GIVEN DATA:
^^^^^^^^

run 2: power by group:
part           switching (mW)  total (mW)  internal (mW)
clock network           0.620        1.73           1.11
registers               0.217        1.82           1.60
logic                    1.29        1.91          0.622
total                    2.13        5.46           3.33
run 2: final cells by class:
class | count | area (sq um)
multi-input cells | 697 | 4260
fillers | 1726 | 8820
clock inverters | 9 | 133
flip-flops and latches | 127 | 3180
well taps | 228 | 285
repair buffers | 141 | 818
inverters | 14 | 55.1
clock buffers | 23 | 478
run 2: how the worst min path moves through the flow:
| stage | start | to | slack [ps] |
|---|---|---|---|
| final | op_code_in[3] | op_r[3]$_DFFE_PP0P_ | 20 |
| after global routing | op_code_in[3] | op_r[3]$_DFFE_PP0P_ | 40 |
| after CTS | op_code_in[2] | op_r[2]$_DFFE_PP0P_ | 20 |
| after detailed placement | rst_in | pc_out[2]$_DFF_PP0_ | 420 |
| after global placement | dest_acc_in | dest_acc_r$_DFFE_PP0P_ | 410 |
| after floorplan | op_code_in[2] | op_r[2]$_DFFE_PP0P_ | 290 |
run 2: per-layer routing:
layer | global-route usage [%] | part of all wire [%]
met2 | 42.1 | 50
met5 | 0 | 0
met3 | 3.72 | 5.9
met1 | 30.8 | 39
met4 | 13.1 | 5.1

^^^^^^^^

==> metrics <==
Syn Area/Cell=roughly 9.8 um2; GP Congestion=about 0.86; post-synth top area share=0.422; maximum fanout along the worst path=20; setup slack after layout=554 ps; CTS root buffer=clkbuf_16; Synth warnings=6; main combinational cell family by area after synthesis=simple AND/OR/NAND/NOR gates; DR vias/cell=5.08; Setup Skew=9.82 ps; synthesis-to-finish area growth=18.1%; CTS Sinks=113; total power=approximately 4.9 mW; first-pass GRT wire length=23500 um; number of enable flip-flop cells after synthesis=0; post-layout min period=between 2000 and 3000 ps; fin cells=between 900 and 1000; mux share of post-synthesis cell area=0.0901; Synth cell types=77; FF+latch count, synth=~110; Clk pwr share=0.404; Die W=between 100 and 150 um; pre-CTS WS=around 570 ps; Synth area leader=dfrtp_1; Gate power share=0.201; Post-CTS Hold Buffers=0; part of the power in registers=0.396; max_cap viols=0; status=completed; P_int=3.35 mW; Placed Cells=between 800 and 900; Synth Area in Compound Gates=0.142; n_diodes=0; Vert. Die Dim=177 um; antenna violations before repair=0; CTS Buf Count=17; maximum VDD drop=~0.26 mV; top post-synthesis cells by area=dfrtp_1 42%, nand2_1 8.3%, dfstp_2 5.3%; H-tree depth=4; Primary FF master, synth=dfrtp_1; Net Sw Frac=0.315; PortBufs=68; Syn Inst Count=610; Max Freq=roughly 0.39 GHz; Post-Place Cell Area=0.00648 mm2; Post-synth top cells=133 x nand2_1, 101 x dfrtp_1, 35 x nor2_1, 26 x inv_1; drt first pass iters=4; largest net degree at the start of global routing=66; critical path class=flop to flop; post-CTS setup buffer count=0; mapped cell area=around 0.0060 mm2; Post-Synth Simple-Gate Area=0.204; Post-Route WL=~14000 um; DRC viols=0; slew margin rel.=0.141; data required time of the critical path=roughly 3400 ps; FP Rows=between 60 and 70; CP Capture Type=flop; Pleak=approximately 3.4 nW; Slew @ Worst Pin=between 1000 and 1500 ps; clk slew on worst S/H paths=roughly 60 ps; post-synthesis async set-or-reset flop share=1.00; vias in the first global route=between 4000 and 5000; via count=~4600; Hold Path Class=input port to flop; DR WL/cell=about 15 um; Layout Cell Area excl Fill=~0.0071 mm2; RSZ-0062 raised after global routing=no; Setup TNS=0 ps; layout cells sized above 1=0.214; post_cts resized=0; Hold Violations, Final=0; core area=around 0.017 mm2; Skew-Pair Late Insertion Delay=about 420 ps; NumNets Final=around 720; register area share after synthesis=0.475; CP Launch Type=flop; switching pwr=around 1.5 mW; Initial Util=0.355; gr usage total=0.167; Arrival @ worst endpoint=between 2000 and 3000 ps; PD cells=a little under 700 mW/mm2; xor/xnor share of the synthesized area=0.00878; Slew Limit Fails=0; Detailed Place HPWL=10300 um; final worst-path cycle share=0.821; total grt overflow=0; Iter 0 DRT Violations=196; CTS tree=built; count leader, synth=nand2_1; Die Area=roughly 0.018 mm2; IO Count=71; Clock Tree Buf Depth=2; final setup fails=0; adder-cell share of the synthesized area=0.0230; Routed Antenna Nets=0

^^^^^^^^

TASK GOAL:
If the word "layer" is on a line above, return that line.

OUTPUT BELOW:
run 2: per-layer routing:
layer | global-route usage [%] | part of all wire [%]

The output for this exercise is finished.